__Source material__
$ cat src/inc/pwr_mode_pkg.sv
/*
  Shared constants and types for the power-mode controller and its host end.
  Assumes one 25 MHz clock and a synchronous active-high reset at both ends.
*/
`default_nettype none
package pwr_mode_pkg;
  // ----------------------------------------------------------------------
  // Power modes
  // ----------------------------------------------------------------------
  typedef enum logic [1:0] {
    MODE_POR      = 2'b00,
    MODE_SHUTDOWN = 2'b01,
    MODE_SLEEP    = 2'b10,
    MODE_ACTIVE   = 2'b11
  } power_mode_e;

  // ----------------------------------------------------------------------
  // Timing
  // ----------------------------------------------------------------------
  localparam int unsigned CLK_HZ            = 25_000_000;
  localparam int unsigned WAKE_STARTUP_US   = 100;
  localparam int unsigned WAKE_STARTUP_CYC  = (WAKE_STARTUP_US * (CLK_HZ / 1_000_000));
  localparam int unsigned LINK_TIMEOUT_MS   = 1000;
  localparam int unsigned LINK_TIMEOUT_CYC  = LINK_TIMEOUT_MS * (CLK_HZ / 1000);
  localparam int unsigned TIMER_W           = 32;

  // ----------------------------------------------------------------------
  // Reset values
  // ----------------------------------------------------------------------
  localparam logic RESET_FLAG_RST  = 1'b0;
  localparam logic SUPPLY_FLT_RST  = 1'b0;
endpackage
`default_nettype wire

$ cat src/inc/pwr_mode_if.sv
/*
  Signals between the power-mode controller and the host sequencer.
  Assumes both ends share i_clk; wake and resume pulses are one cycle.
*/
`timescale 1ns/1ns
`default_nettype none
interface pwr_mode_if;
  import pwr_mode_pkg::*;
  logic        wake_n;          // Wake pin, low pulse wakes
  logic        resume;          // Resume signal pulse
  logic        enter_sleep_cmd;
  logic        enter_powerdown_cmd;
  logic        reset_flag_clear_bit;
  logic        supply_fault_clear;
  logic        monitors_enable;
  logic        frame_valid;
  logic        reset_occurred_flag;
  logic        supply_fault;
  logic        fault_output_pin_n;
  power_mode_e mode;

  modport device (
    input  wake_n, resume, enter_sleep_cmd, enter_powerdown_cmd,
    input  reset_flag_clear_bit, supply_fault_clear, monitors_enable, frame_valid,
    output reset_occurred_flag, supply_fault, fault_output_pin_n, mode
  );
  modport host (
    output wake_n, resume, enter_sleep_cmd, enter_powerdown_cmd,
    output reset_flag_clear_bit, supply_fault_clear, monitors_enable, frame_valid,
    input  reset_occurred_flag, supply_fault, fault_output_pin_n, mode
  );
endinterface
`default_nettype wire

$ cat src/rtl/power_mode_controller.sv
/*
  Power-mode state machine of a stackable monitor: POR, shutdown, sleep, active.
  Assumes wake pin arrives asynchronously; chain tones are already decoded
  into one-cycle pulses by the daisy-chain receiver on i_clk.
*/
`timescale 1ns/1ns
`default_nettype none
module power_mode_controller #(
  parameter int unsigned TIMEOUT_CYC = pwr_mode_pkg::LINK_TIMEOUT_CYC
) (
  input  wire logic                      i_clk,
  input  wire logic                      i_rst,
  pwr_mode_if.device                     bus,
  input  wire logic                      i_ref_ok,
  input  wire logic                      i_wake_tone,
  input  wire logic                      i_resume_tone,
  input  wire logic                      i_thermal_sd,
  input  wire logic                      i_timeout_en,
  input  wire logic                      i_supply_glitch,
  output logic                           o_settings_default,
  output logic                           o_wake_fwd,
  output logic                           o_resume_fwd,
  output logic                           o_drop_transactions,
  output logic                           o_sleep_monitors_on,
  output logic                           o_circuits_reset
);
  import pwr_mode_pkg::*;

  // Elaboration check: the counter must be able to reach the limit
  if (TIMEOUT_CYC < 1 || TIMEOUT_CYC > 32'hFFFFFFFE) begin : g_bad_timeout
    $error("TIMEOUT_CYC out of range");
  end

  // ----------------------------------------------------------------------
  // Input synchronisers and event decode
  // ----------------------------------------------------------------------
  logic [1:0] wake_sync_r;
  logic [1:0] ref_sync_r;
  logic       wake_prev_r;
  always_ff @(posedge i_clk) begin
    if (i_rst) begin
      wake_sync_r <= 2'b11;
      ref_sync_r  <= 2'b00;
      wake_prev_r <= 1'b1;
    end else begin
      wake_sync_r <= {wake_sync_r[0], bus.wake_n};
      ref_sync_r  <= {ref_sync_r[0], i_ref_ok};
      wake_prev_r <= wake_sync_r[1];
    end
  end

  logic ref_ok;
  logic wake_ev;
  logic resume_ev;
  assign ref_ok    = ref_sync_r[1];
  // Low pulse on the pin acts on its release, like a tone acts on its end
  assign wake_ev   = (wake_sync_r[1] & ~wake_prev_r) | i_wake_tone;
  assign resume_ev = bus.resume | i_resume_tone;

  // ----------------------------------------------------------------------
  // Mode machine
  // ----------------------------------------------------------------------
  power_mode_e mode_r;
  power_mode_e mode_nxt;
  logic [TIMER_W-1:0] idle_cnt_r;
  logic               timed_out;
  assign timed_out = i_timeout_en && (idle_cnt_r >= TIMER_W'(TIMEOUT_CYC));

  always_comb begin
    mode_nxt = mode_r;
    case (mode_r)
      MODE_POR: begin
        if (ref_ok) mode_nxt = MODE_SHUTDOWN;
      end
      MODE_SHUTDOWN: begin
        if (wake_ev) mode_nxt = MODE_ACTIVE;
      end
      MODE_SLEEP: begin
        if (i_thermal_sd) mode_nxt = MODE_SHUTDOWN;
        else if (wake_ev || resume_ev) mode_nxt = MODE_ACTIVE;
      end
      MODE_ACTIVE: begin
        if (i_thermal_sd || bus.enter_powerdown_cmd) mode_nxt = MODE_SHUTDOWN;
        else if (timed_out) mode_nxt = MODE_SHUTDOWN;
        else if (wake_ev) mode_nxt = MODE_ACTIVE;
        else if (bus.enter_sleep_cmd) mode_nxt = MODE_SLEEP;
      end
      default: mode_nxt = MODE_POR;
    endcase
    if (!ref_ok) mode_nxt = MODE_POR;
  end

  always_ff @(posedge i_clk) begin
    if (i_rst) mode_r <= MODE_POR;
    else mode_r <= mode_nxt;
  end

  always_ff @(posedge i_clk) begin
    if (i_rst) o_circuits_reset <= 1'b1;
    else o_circuits_reset <= (mode_nxt == MODE_POR);
  end

  always_ff @(posedge i_clk) begin
    if (i_rst) bus.mode <= MODE_POR;
    else bus.mode <= mode_nxt;
  end

  // ----------------------------------------------------------------------
  // Link timeout counter, counts only in active
  // ----------------------------------------------------------------------
  always_ff @(posedge i_clk) begin
    if (i_rst || mode_r != MODE_ACTIVE || bus.frame_valid) idle_cnt_r <= '0;
    else if (!timed_out) idle_cnt_r <= idle_cnt_r + TIMER_W'(1);
  end

  // ----------------------------------------------------------------------
  // Event outputs
  // ----------------------------------------------------------------------
  logic wake_restore;
  assign wake_restore = wake_ev && ref_ok && !i_thermal_sd &&
                        (mode_r == MODE_SHUTDOWN || mode_r == MODE_SLEEP ||
                         (mode_r == MODE_ACTIVE && !bus.enter_powerdown_cmd && !timed_out));

  always_ff @(posedge i_clk) begin
    if (i_rst) begin
      o_settings_default <= 1'b1;
      o_wake_fwd         <= 1'b0;
      o_resume_fwd       <= 1'b0;
    end else begin
      o_settings_default <= wake_restore || mode_nxt == MODE_POR;
      o_wake_fwd         <= wake_restore && mode_r == MODE_ACTIVE;
      // Resume changes no state in active, it is only passed on
      o_resume_fwd       <= resume_ev && !wake_ev && mode_r == MODE_ACTIVE &&
                            mode_nxt == MODE_ACTIVE;
    end
  end

  always_ff @(posedge i_clk) begin
    if (i_rst) o_drop_transactions <= 1'b0;
    else o_drop_transactions <= i_thermal_sd && mode_r != MODE_SHUTDOWN &&
                                mode_r != MODE_POR;
  end

  // ----------------------------------------------------------------------
  // Sleep monitors: latched only in active
  // ----------------------------------------------------------------------
  always_ff @(posedge i_clk) begin
    if (i_rst) o_sleep_monitors_on <= 1'b0;
    else if (mode_nxt == MODE_POR || mode_nxt == MODE_SHUTDOWN || wake_restore)
      o_sleep_monitors_on <= 1'b0;
    else if (mode_r == MODE_ACTIVE)
      o_sleep_monitors_on <= bus.monitors_enable;
  end

  // ----------------------------------------------------------------------
  // Reset flag and supply fault; set wins over clear
  // ----------------------------------------------------------------------
  logic reset_set;
  assign reset_set = (mode_r == MODE_POR && ref_ok) ||
                     (mode_r == MODE_SHUTDOWN && wake_ev) || wake_restore;

  always_ff @(posedge i_clk) begin
    if (i_rst) bus.reset_occurred_flag <= RESET_FLAG_RST;
    else if (reset_set) bus.reset_occurred_flag <= 1'b1;
    else if (bus.reset_flag_clear_bit) bus.reset_occurred_flag <= 1'b0;
  end

  always_ff @(posedge i_clk) begin
    if (i_rst) bus.supply_fault <= SUPPLY_FLT_RST;
    else if (i_supply_glitch) bus.supply_fault <= 1'b1;
    else if (bus.supply_fault_clear) bus.supply_fault <= 1'b0;
  end

  always_ff @(posedge i_clk) begin
    if (i_rst) bus.fault_output_pin_n <= 1'b1;
    else bus.fault_output_pin_n <= !(reset_set || bus.reset_occurred_flag ||
                                     i_supply_glitch || bus.supply_fault);
  end
endmodule
`default_nettype wire

$ cat src/flat_wrapper.sv
// flat-port wrapper written by rule: the top's interface ports become plain ports
module power_mode_controller_flat import pwr_mode_pkg::*;
#(
  parameter int unsigned TIMEOUT_CYC = pwr_mode_pkg::LINK_TIMEOUT_CYC
)
  (i_clk, i_rst, i_ref_ok, i_wake_tone, i_resume_tone, i_thermal_sd, i_timeout_en, i_supply_glitch, o_settings_default, o_wake_fwd, o_resume_fwd, o_drop_transactions, o_sleep_monitors_on, o_circuits_reset, bus_wake_n, bus_resume, bus_enter_sleep_cmd, bus_enter_powerdown_cmd, bus_reset_flag_clear_bit, bus_supply_fault_clear, bus_monitors_enable, bus_frame_valid, bus_reset_occurred_flag, bus_supply_fault, bus_fault_output_pin_n, bus_mode);
  pwr_mode_if bus_i ();
  input  wire logic i_clk;
  input  wire logic i_rst;
  input  wire logic i_ref_ok;
  input  wire logic i_wake_tone;
  input  wire logic i_resume_tone;
  input  wire logic i_thermal_sd;
  input  wire logic i_timeout_en;
  input  wire logic i_supply_glitch;
  output logic o_settings_default;
  output logic o_wake_fwd;
  output logic o_resume_fwd;
  output logic o_drop_transactions;
  output logic o_sleep_monitors_on;
  output logic o_circuits_reset;
  input wire logic [$bits(bus_i.wake_n)-1:0] bus_wake_n;
  input wire logic [$bits(bus_i.resume)-1:0] bus_resume;
  input wire logic [$bits(bus_i.enter_sleep_cmd)-1:0] bus_enter_sleep_cmd;
  input wire logic [$bits(bus_i.enter_powerdown_cmd)-1:0] bus_enter_powerdown_cmd;
  input wire logic [$bits(bus_i.reset_flag_clear_bit)-1:0] bus_reset_flag_clear_bit;
  input wire logic [$bits(bus_i.supply_fault_clear)-1:0] bus_supply_fault_clear;
  input wire logic [$bits(bus_i.monitors_enable)-1:0] bus_monitors_enable;
  input wire logic [$bits(bus_i.frame_valid)-1:0] bus_frame_valid;
  output wire logic [$bits(bus_i.reset_occurred_flag)-1:0] bus_reset_occurred_flag;
  output wire logic [$bits(bus_i.supply_fault)-1:0] bus_supply_fault;
  output wire logic [$bits(bus_i.fault_output_pin_n)-1:0] bus_fault_output_pin_n;
  output wire logic [$bits(bus_i.mode)-1:0] bus_mode;
  assign bus_i.wake_n = bus_wake_n;
  assign bus_i.resume = bus_resume;
  assign bus_i.enter_sleep_cmd = bus_enter_sleep_cmd;
  assign bus_i.enter_powerdown_cmd = bus_enter_powerdown_cmd;
  assign bus_i.reset_flag_clear_bit = bus_reset_flag_clear_bit;
  assign bus_i.supply_fault_clear = bus_supply_fault_clear;
  assign bus_i.monitors_enable = bus_monitors_enable;
  assign bus_i.frame_valid = bus_frame_valid;
  assign bus_reset_occurred_flag = bus_i.reset_occurred_flag;
  assign bus_supply_fault = bus_i.supply_fault;
  assign bus_fault_output_pin_n = bus_i.fault_output_pin_n;
  assign bus_mode = bus_i.mode;
  power_mode_controller #(.TIMEOUT_CYC(TIMEOUT_CYC)) u_core (.i_clk(i_clk), .i_rst(i_rst), .bus(bus_i), .i_ref_ok(i_ref_ok), .i_wake_tone(i_wake_tone), .i_resume_tone(i_resume_tone), .i_thermal_sd(i_thermal_sd), .i_timeout_en(i_timeout_en), .i_supply_glitch(i_supply_glitch), .o_settings_default(o_settings_default), .o_wake_fwd(o_wake_fwd), .o_resume_fwd(o_resume_fwd), .o_drop_transactions(o_drop_transactions), .o_sleep_monitors_on(o_sleep_monitors_on), .o_circuits_reset(o_circuits_reset));
endmodule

__Work order__
Once you find the line with "Assumes wake pin" in the entries above, output it and each line after it up to and including the line with "and event decode", and nothing else.

__The completed task__
  Assumes wake pin arrives asynchronously; chain tones are already decoded
  into one-cycle pulses by the daisy-chain receiver on i_clk.
*/
`timescale 1ns/1ns
`default_nettype none
module power_mode_controller #(
  parameter int unsigned TIMEOUT_CYC = pwr_mode_pkg::LINK_TIMEOUT_CYC
) (
  input  wire logic                      i_clk,
  input  wire logic                      i_rst,
  pwr_mode_if.device                     bus,
  input  wire logic                      i_ref_ok,
  input  wire logic                      i_wake_tone,
  input  wire logic                      i_resume_tone,
  input  wire logic                      i_thermal_sd,
  input  wire logic                      i_timeout_en,
  input  wire logic                      i_supply_glitch,
  output logic                           o_settings_default,
  output logic                           o_wake_fwd,
  output logic                           o_resume_fwd,
  output logic                           o_drop_transactions,
  output logic                           o_sleep_monitors_on,
  output logic                           o_circuits_reset
);
  import pwr_mode_pkg::*;

  // Elaboration check: the counter must be able to reach the limit
  if (TIMEOUT_CYC < 1 || TIMEOUT_CYC > 32'hFFFFFFFE) begin : g_bad_timeout
    $error("TIMEOUT_CYC out of range");
  end

  // ----------------------------------------------------------------------
  // Input synchronisers and event decode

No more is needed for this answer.